Pelamis uses a similar, high-pressure, oil-based system to generate power but rather than using a wide, flat cam to absorb the power of the waves it is based on a long, narrow tube, which flexes with the waves, absorbing less energy. The trade-off, OPD believes, makes the device more able to survive in high seas than the Duck, which was believed to be vulnerable to very large waves (although Salter disputes this).
‘OPD has done a really thorough job, and started in our wave tank,’ Salter said. ‘It’s done some fantastic computer modelling of how Pelamis behaves, and I’m full of admiration and very proud of it.’
However, he sees Pelamis as an intermediate technology to restore faith in practical wave power; if it succeeds, he believes, people will look at the more efficient version of the technology. ‘When you look at the power per unit mass [from Pelamis] it’s very nice but it doesn’t make good use of the wave front. It’s the right thing to do at this stage but we’ll start looking at Ducks again when we think “There’s only 400km of sea here, we would get a bigger energy resource if we used it more intensively”.’

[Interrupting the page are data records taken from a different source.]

### src/bert_rx_pkg.sv
package bert_rx_pkg;

  // ----------------------------------------------------------------
  // Register map (byte offsets)
  // ----------------------------------------------------------------
  localparam logic [7:0] OFS_CTRL = 8'h00;
  localparam logic [7:0] OFS_TAPS = 8'h04;
  localparam logic [7:0] OFS_PATTERN = 8'h08;
  localparam logic [7:0] OFS_STATUS = 8'h0C;
  localparam logic [7:0] OFS_ERR_CNT = 8'h10;
  localparam logic [7:0] OFS_BIT_CNT = 8'h14;

  // CTRL fields
  localparam int CTRL_EN_BIT = 0;
  localparam int CTRL_QRSS_BIT = 1;
  localparam int CTRL_REP_BIT = 2;
  localparam int CTRL_RESYNC_DIS_BIT = 3;
  localparam int CTRL_CNT_CLR_BIT = 4;
  // TAPS fields, each holds tap position minus one
  localparam int TAPS_N_LSB = 0;
  localparam int TAPS_Y_LSB = 8;
  localparam int TAP_W = 5;

  // ----------------------------------------------------------------
  // Pattern and sync constants
  // ----------------------------------------------------------------
  localparam int GEN_W = 32;
  localparam logic [4:0] QRSS_TAP_A = 5'h10;
  localparam logic [4:0] QRSS_TAP_B = 5'h13;
  localparam int QRSS_ZERO_W = 14;
  localparam logic [4:0] SYNC_LEN_LAST = 5'h1F;
  localparam logic [5:0] WINDOW_LAST = 6'h3F;
  localparam logic [2:0] RESYNC_ERRS = 3'h6;
  localparam int ERR_CNT_W = 24;
  localparam int BIT_CNT_W = 32;

  localparam logic [1:0] RESP_OKAY = 2'h0;
  localparam logic [1:0] RESP_SLVERR = 2'h2;

  typedef enum logic [1:0] {
    ST_HUNT = 2'b00,
    ST_VERIFY = 2'b01,
    ST_SYNC = 2'b10
  } sync_state_t;

  // ----------------------------------------------------------------
  // AXI4-Lite carriers
  // ----------------------------------------------------------------
  typedef struct packed {
    logic awvalid;
    logic [31:0] awaddr;
    logic wvalid;
    logic [31:0] wdata;
    logic [3:0] wstrb;
    logic bready;
    logic arvalid;
    logic [31:0] araddr;
    logic rready;
  } axil_req_t;

  typedef struct packed {
    logic awready;
    logic wready;
    logic bvalid;
    logic [1:0] bresp;
    logic arready;
    logic rvalid;
    logic [31:0] rdata;
    logic [1:0] rresp;
  } axil_rsp_t;

endpackage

Salter remains convinced of the potential for marine renewables. ‘You could run continents on this sort of power,’ he said. ‘The long-term dream for the Duck stream is that you run a long line of them from the Hebrides down to the west coast of Ireland, with a break to allow shipping through, then you build out from Cape Wrath [the most westerly point on the northern coast of Scotland], past the Faroes and all the way to Iceland. You can use hydroelectrics and the Icelandic geothermal to back that up when there aren’t any waves.

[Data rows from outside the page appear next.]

$ cat src/include/irec_regs.vh
// register offsets, fields, reset values and codes for the input route block
`ifndef IREC_REGS_VH
`define IREC_REGS_VH

// ----------------------------------------------------------------------
// register offsets
// ----------------------------------------------------------------------
`define IREC_FMT_OFS      8'h00
`define IREC_SMAP_OFS     8'h0E
`define IREC_DEINT_OFS    8'h0F
`define IREC_BOOST_OFS    8'h80
`define IREC_SUB_TOP      8'hFF

// ----------------------------------------------------------------------
// field positions
// ----------------------------------------------------------------------
`define IREC_FMT_MSB      4
`define IREC_FMT_LSB      0
`define IREC_SMAP_MSB     6
`define IREC_SMAP_LSB     5
`define IREC_BOOST_BIT    7
`define IREC_DEINT_BIT    0

// ----------------------------------------------------------------------
// reset values
// ----------------------------------------------------------------------
`define IREC_FMT_RST      8'h00
`define IREC_SMAP_RST     8'h00
`define IREC_BOOST_RST    8'h00
`define IREC_DEINT_RST    8'h00

// ----------------------------------------------------------------------
// sub map codes, serial address, video modes
// ----------------------------------------------------------------------
`define IREC_MAP_USER     2'h0
`define IREC_MAP_INTR     2'h1
`define IREC_MAP_USER2    2'h2
`define IREC_DEV_ADDR_HI  6'h10
`define IREC_MODE_NONE    2'h0
`define IREC_MODE_CVBS    2'h1
`define IREC_MODE_YC      2'h2
`define IREC_MODE_COMP    2'h3

`endif

$ cat src/hdl/irec_sync.v
// two flip-flop synchroniser for pin inputs
`timescale 1ns/10ps
`default_nettype none

module irec_sync #(
  parameter W = 1
) (
  // clock and reset
  input  wire         ref_clk_i,
  input  wire         rstn_i,
  input  wire         ce_i,
  // pins and result
  input  wire [W-1:0] async_i,
  output wire [W-1:0] sync_o
);

  reg [W-1:0] meta_ff;
  reg [W-1:0] sync_ff;

  // idle-high pins, so both stages reset to ones
  always @(posedge ref_clk_i or negedge rstn_i) begin
    if (!rstn_i) begin
      meta_ff <= {W{1'b1}};
      sync_ff <= {W{1'b1}};
    end else if (ce_i) begin
      meta_ff <= async_i;
      sync_ff <= meta_ff;
    end
  end

  assign sync_o = sync_ff;

endmodule

`default_nettype wire

$ cat src/hdl/irec_route_dec.v
// decode of the input format code into analog routing and power masks
`timescale 1ns/10ps
`default_nettype none
`include "irec_regs.vh"

module irec_route_dec #(
  parameter EIGHT_INPUT = 1
) (
  // format code
  input  wire [4:0] code_i,
  // routing result
  output reg  [1:0] mode_o,
  output reg  [7:0] luma_o,
  output reg  [7:0] chroma_o,
  output reg  [7:0] red_diff_o,
  output wire [7:0] power_o,
  output reg        reserved_o
);

  function [7:0] one_hot;
    input [2:0] idx;
    begin
      one_hot = 8'h01 << idx;
    end
  endfunction

  wire hi_ok = (EIGHT_INPUT != 0);

  always @* begin
    mode_o     = `IREC_MODE_NONE;
    luma_o     = 8'h00;
    chroma_o   = 8'h00;
    red_diff_o = 8'h00;
    reserved_o = 1'b1;
    case (code_i[4:2])
      3'h0, 3'h1: begin
        // upper four inputs exist only on the wide variant
        if (!code_i[2] || hi_ok) begin
          mode_o     = `IREC_MODE_CVBS;
          luma_o     = one_hot(code_i[2:0]);
          reserved_o = 1'b0;
        end
      end
      3'h2: begin
        if (!code_i[1] || hi_ok) begin
          mode_o     = `IREC_MODE_YC;
          luma_o     = one_hot({code_i[1:0], 1'b0});
          chroma_o   = one_hot({code_i[1:0], 1'b1});
          reserved_o = 1'b0;
        end
      end
      3'h3: begin
        if (!code_i[1] && (!code_i[0] || hi_ok)) begin
          mode_o     = `IREC_MODE_COMP;
          luma_o     = code_i[0] ? 8'h08 : 8'h01;
          chroma_o   = code_i[0] ? 8'h10 : 8'h02;
          red_diff_o = code_i[0] ? 8'h20 : 8'h04;
          reserved_o = 1'b0;
        end
      end
      default: begin
        reserved_o = 1'b1;
      end
    endcase
  end

  // unused channels stay powered down, reserved codes power none
  assign power_o = luma_o | chroma_o | red_diff_o;

endmodule

`default_nettype wire

$ cat src/hdl/irec_top.v
// serial register bank steering analog input routing and enhancement
//
// Notes on behaviour
// - a five-bit format field in bits 4..0 of user register 0x00 sets routing and video kind.
// - codes 0 to 3 pick composite from inputs 1 to 4 on both variants.
// - codes 4 to 7 pick composite from inputs 5 to 8 on the wide variant, reserved otherwise.
// - codes 8 to 11 pick Y/C from input pairs 1/2, 3/4, 5/6, 7/8, the last two wide only.
// - code 12 picks component from inputs 1-3, code 13 from 4-6 on the wide variant only.
// - codes 14 to 31 are reserved on both variants and route nothing.
// - routing follows the code with no other mux setup, and unused channels power down.
// - contrast boost is off after reset and only the enable sequence turns it on.
// - writing 0x40 to 0x0E selects the second user map, 0x00 returns to the primary one.
// - every sub map answers at the main serial address, 0x40 or 0x42 for writes.
// - the deinterlacer is off after reset and needs no external frame memory.
// - bits 6..5 of 0x0E pick the map: 00 primary user, 01 interrupt and slicer.
// - the address-select pin sets bit 1 of the address byte, 0x40/0x42 write, 0x41/0x43 read.
`timescale 1ns/10ps
`default_nettype none
`include "irec_regs.vh"

module irec_top #(
  parameter EIGHT_INPUT = 1
) (
  // clock, reset, enable
  input  wire       ref_clk_i,
  input  wire       rstn_i,
  input  wire       ce_i,
  // serial port pins
  input  wire       scl_i,
  input  wire       sda_i,
  output wire       sda_o,
  output wire       sda_oe_o,
  input  wire       address_low_select_pin_i,
  // analog routing
  output wire [4:0] input_format_select_o,
  output reg  [1:0] video_mode_o,
  output reg  [7:0] ain_luma_sel_o,
  output reg  [7:0] ain_chroma_sel_o,
  output reg  [7:0] ain_red_diff_sel_o,
  output reg  [7:0] ain_power_up_o,
  output reg        format_reserved_o,
  // feature controls
  output wire [1:0] sub_map_select_o,
  output wire       adaptive_contrast_boost_en_o,
  output wire       deinterlace_converter_en_o
);

  // --------------------------------------------------------------------
  // states
  // --------------------------------------------------------------------
  localparam [8:0] ST_IDLE = 9'h001;
  localparam [8:0] ST_ADDR = 9'h002;
  localparam [8:0] ST_ACKA = 9'h004;
  localparam [8:0] ST_SUB  = 9'h008;
  localparam [8:0] ST_ACKS = 9'h010;
  localparam [8:0] ST_WDAT = 9'h020;
  localparam [8:0] ST_ACKW = 9'h040;
  localparam [8:0] ST_RDAT = 9'h080;
  localparam [8:0] ST_RACK = 9'h100;

  // --------------------------------------------------------------------
  // pin synchronisers and edge detection
  // --------------------------------------------------------------------
  wire [2:0] pins_s;
  reg        scl_d_ff;
  reg        sda_d_ff;

  irec_sync #(
    .W (3)
  ) u_sync (
    .ref_clk_i (ref_clk_i),
    .rstn_i    (rstn_i),
    .ce_i      (ce_i),
    .async_i   ({address_low_select_pin_i, scl_i, sda_i}),
    .sync_o    (pins_s)
  );

  wire addr_pin_s = pins_s[2];
  wire scl_s  = pins_s[1];
  wire sda_s  = pins_s[0];

  always @(posedge ref_clk_i or negedge rstn_i) begin
    if (!rstn_i) begin
      scl_d_ff <= 1'b1;
      sda_d_ff <= 1'b1;
    end else if (ce_i) begin
      scl_d_ff <= scl_s;
      sda_d_ff <= sda_s;
    end
  end

  wire scl_rise = scl_s & ~scl_d_ff;
  wire scl_fall = ~scl_s & scl_d_ff;
  wire bus_start = scl_s & scl_d_ff & sda_d_ff & ~sda_s;
  wire bus_stop  = scl_s & scl_d_ff & ~sda_d_ff & sda_s;

  // pin level moves the address bit, read/write bit is left out of the compare
  wire [6:0] dev_addr = {`IREC_DEV_ADDR_HI, addr_pin_s};

  // --------------------------------------------------------------------
  // register file state
  // --------------------------------------------------------------------
  reg [7:0] fmt_ff;
  reg [7:0] smap_ff;
  reg [7:0] boost_ff;
  reg [7:0] deint_ff;

  wire [1:0] cur_map = smap_ff[`IREC_SMAP_MSB:`IREC_SMAP_LSB];

  // map code 11 falls back to the primary user map
  function sub_ok;
    input [1:0] m;
    input [7:0] a;
    begin
      if (a == `IREC_SMAP_OFS)
        sub_ok = 1'b1;
      else if (m == `IREC_MAP_USER2)
        sub_ok = (a == `IREC_BOOST_OFS);
      else if (m == `IREC_MAP_INTR)
        sub_ok = 1'b0;
      else
        sub_ok = (a == `IREC_FMT_OFS) || (a == `IREC_DEINT_OFS);
    end
  endfunction

  // highest subaddress repeats instead of wrapping
  function [7:0] inc_sat;
    input [7:0] a;
    begin
      inc_sat = (a == `IREC_SUB_TOP) ? a : a + 8'h01;
    end
  endfunction

  // --------------------------------------------------------------------
  // serial slave state machine
  // --------------------------------------------------------------------
  reg [8:0] state_ff;
  reg [8:0] nxt_state;
  reg [3:0] bcnt_ff;
  reg [3:0] nxt_bcnt;
  reg [7:0] sh_ff;
  reg [7:0] nxt_sh;
  reg [7:0] ptr_ff;
  reg [7:0] nxt_ptr;
  reg       rw_ff;
  reg       nxt_rw;
  reg       oe_ff;
  reg       nxt_oe;
  reg       wr_stb;
  reg [7:0] rd_byte;

  always @* begin
    rd_byte = 8'h00;
    if (ptr_ff == `IREC_SMAP_OFS)
      rd_byte = smap_ff;
    else if (cur_map == `IREC_MAP_USER2) begin
      if (ptr_ff == `IREC_BOOST_OFS)
        rd_byte = boost_ff;
    end else if (cur_map != `IREC_MAP_INTR) begin
      if (ptr_ff == `IREC_FMT_OFS)
        rd_byte = fmt_ff;
      else if (ptr_ff == `IREC_DEINT_OFS)
        rd_byte = deint_ff;
    end
  end

  wire byte_done = scl_fall && (bcnt_ff == 4'h8);

  always @* begin
    nxt_state = state_ff;
    nxt_bcnt  = bcnt_ff;
    nxt_sh    = sh_ff;
    nxt_ptr   = ptr_ff;
    nxt_rw    = rw_ff;
    nxt_oe    = oe_ff;
    wr_stb    = 1'b0;
    if (bus_stop) begin
      nxt_state = ST_IDLE;
      nxt_oe    = 1'b0;
    end else if (bus_start) begin
      nxt_state = ST_ADDR;
      nxt_bcnt  = 4'h0;
      nxt_oe    = 1'b0;
    end else begin
      case (state_ff)
        ST_IDLE: begin
          nxt_oe = 1'b0;
        end
        ST_ADDR, ST_SUB, ST_WDAT: begin
          if (scl_rise) begin
            nxt_sh   = {sh_ff[6:0], sda_s};
            nxt_bcnt = bcnt_ff + 4'h1;
          end else if (byte_done) begin
            nxt_state = ST_IDLE;
            if (state_ff == ST_ADDR) begin
              // one address for every sub map
              if (sh_ff[7:1] == dev_addr) begin
                nxt_rw    = sh_ff[0];
                nxt_oe    = 1'b1;
                nxt_state = ST_ACKA;
              end
            end else if (state_ff == ST_SUB) begin
              // unknown subaddress in this map is not acknowledged
              if (sub_ok(cur_map, sh_ff)) begin
                nxt_ptr   = sh_ff;
                nxt_oe    = 1'b1;
                nxt_state = ST_ACKS;
              end
            end else if (sub_ok(cur_map, ptr_ff)) begin
              wr_stb    = 1'b1;
              nxt_oe    = 1'b1;
              nxt_state = ST_ACKW;
            end
          end
        end
        ST_ACKA: begin
          if (scl_fall) begin
            nxt_bcnt = 4'h0;
            if (rw_ff) begin
              nxt_sh    = rd_byte;
              nxt_oe    = ~rd_byte[7];
              nxt_state = ST_RDAT;
            end else begin
              nxt_oe    = 1'b0;
              nxt_state = ST_SUB;
            end
          end
        end
        ST_ACKS, ST_ACKW: begin
          if (scl_fall) begin
            nxt_oe    = 1'b0;
            nxt_bcnt  = 4'h0;
            nxt_state = ST_WDAT;
            if (state_ff == ST_ACKW)
              nxt_ptr = inc_sat(ptr_ff);
          end
        end
        ST_RDAT: begin
          if (scl_rise) begin
            nxt_bcnt = bcnt_ff + 4'h1;
          end else if (byte_done) begin
            // step early so the next byte is ready at the ack fall
            nxt_oe    = 1'b0;
            nxt_ptr   = inc_sat(ptr_ff);
            nxt_state = ST_RACK;
          end else if (scl_fall) begin
            nxt_sh = {sh_ff[6:0], 1'b0};
            nxt_oe = ~sh_ff[6];
          end
        end
        ST_RACK: begin
          if (scl_rise && sda_s) begin
            nxt_state = ST_IDLE;
          end else if (scl_fall) begin
            nxt_bcnt  = 4'h0;
            nxt_sh    = rd_byte;
            nxt_oe    = ~rd_byte[7];
            nxt_state = ST_RDAT;
          end
        end
        default: begin
          nxt_state = ST_IDLE;
          nxt_oe    = 1'b0;
        end
      endcase
    end
  end

  always @(posedge ref_clk_i or negedge rstn_i) begin
    if (!rstn_i) begin
      state_ff <= ST_IDLE;
      bcnt_ff  <= 4'h0;
      sh_ff    <= 8'h00;
      ptr_ff   <= 8'h00;
      rw_ff    <= 1'b0;
      oe_ff    <= 1'b0;
    end else if (ce_i) begin
      state_ff <= nxt_state;
      bcnt_ff  <= nxt_bcnt;
      sh_ff    <= nxt_sh;
      ptr_ff   <= nxt_ptr;
      rw_ff    <= nxt_rw;
      oe_ff    <= nxt_oe;
    end
  end

  // open drain: only ever pull low
  assign sda_o    = 1'b0;
  assign sda_oe_o = oe_ff;

  // --------------------------------------------------------------------
  // register writes
  // --------------------------------------------------------------------
  always @(posedge ref_clk_i or negedge rstn_i) begin
    if (!rstn_i) begin
      fmt_ff   <= `IREC_FMT_RST;
      smap_ff  <= `IREC_SMAP_RST;
      boost_ff <= `IREC_BOOST_RST;
      deint_ff <= `IREC_DEINT_RST;
    end else if (ce_i && wr_stb) begin
      if (ptr_ff == `IREC_SMAP_OFS)
        smap_ff <= sh_ff;
      else if (cur_map == `IREC_MAP_USER2)
        boost_ff <= sh_ff;
      else if (ptr_ff == `IREC_FMT_OFS)
        fmt_ff <= sh_ff;
      else
        deint_ff <= sh_ff;
    end
  end

  assign input_format_select_o =
    fmt_ff[`IREC_FMT_MSB:`IREC_FMT_LSB];
  assign sub_map_select_o      = cur_map;
  assign adaptive_contrast_boost_en_o = boost_ff[`IREC_BOOST_BIT];
  // line doubling works from line stores only, no frame memory port
  assign deinterlace_converter_en_o = deint_ff[`IREC_DEINT_BIT];

  // --------------------------------------------------------------------
  // analog routing
  // --------------------------------------------------------------------
  wire [1:0] dec_mode;
  wire [7:0] dec_luma;
  wire [7:0] dec_chroma;
  wire [7:0] dec_red;
  wire [7:0] dec_power;
  wire       dec_rsvd;

  irec_route_dec #(
    .EIGHT_INPUT (EIGHT_INPUT)
  ) u_route (
    .code_i     (fmt_ff[`IREC_FMT_MSB:`IREC_FMT_LSB]),
    .mode_o     (dec_mode),
    .luma_o     (dec_luma),
    .chroma_o   (dec_chroma),
    .red_diff_o (dec_red),
    .power_o    (dec_power),
    .reserved_o (dec_rsvd)
  );

  // registered so the analog switches never see decode glitches
  always @(posedge ref_clk_i or negedge rstn_i) begin
    if (!rstn_i) begin
      video_mode_o       <= `IREC_MODE_NONE;
      ain_luma_sel_o     <= 8'h00;
      ain_chroma_sel_o   <= 8'h00;
      ain_red_diff_sel_o <= 8'h00;
      ain_power_up_o     <= 8'h00;
      format_reserved_o  <= 1'b0;
    end else if (ce_i) begin
      video_mode_o       <= dec_mode;
      ain_luma_sel_o     <= dec_luma;
      ain_chroma_sel_o   <= dec_chroma;
      ain_red_diff_sel_o <= dec_red;
      ain_power_up_o     <= dec_power;
      format_reserved_o  <= dec_rsvd;
    end
  end

endmodule

`default_nettype wire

‘So you get a very high-capacity factor of wave power coming into Scotland and Norway and feeding on down into the rest of Europe. That’s a really enormous resource.’
The prospects for tidal power are equally large, he said, particularly from the Pentland Firth, the channel between Scotland and Orkney that is estimated to hold half of Europe’s tidal power resource. ‘I think we could get 10-20GW out of Pentland, using tidal stream turbines,’ he said, which is more than is generated in the UK by nuclear power stations. ‘You could run a distribution system down the east coast of the UK, with spurs going off it for Newcastle, York and Birmingham down to London. Then you’d link the Iceland string into the top.’
Now approaching 70, Salter is still active in engineering research and his concepts are as ambitious as ever. His current project, in collaboration with atmospheric physicist John Latham of the US National Centre for Atmospheric Research, is to design a fleet of renewably-powered, remote-controlled yachts that would spray a mist of seawater into the air to create low-level clouds with a high albedo (reflectivity). These clouds, Latham believes, would reflect solar energy away from the Earth and provide a global cooling effect to counteract the warming caused by greenhouse gases.
Salter has developed plans for the yachts, which would be propelled by 60ft high vertical rotors. Known as Flettner rotors, these interact with the wind to propel the yacht, acting like sails, but with far greater efficiency. The yachts would drag two 3m-diameter turbines that would generate the electricity to spin the Flettner rotors and spray water droplets from their tops. He and Latham believe a fleet of 50 such yachts, guided to the required locations by GPS, would be needed to produce an appreciable effect.
‘There’s no funding for this, but we’re going ahead quite quickly. We’re working on the full-scale design and we’ve got work going on predicting how much we need to spray — it’s an amazingly small amount,’ said Salter. Calculations indicate a spray-rate of about 10kg of water per second. ‘But we do need to get information on atmospheric conditions and cloud-cover fractions.’
Despite the difficulties, Salter is driven by the need to ameliorate the effects of climate change — as he has always been. ‘We’re in a massive state of denial about this,’ he said. ‘And we need to take action.’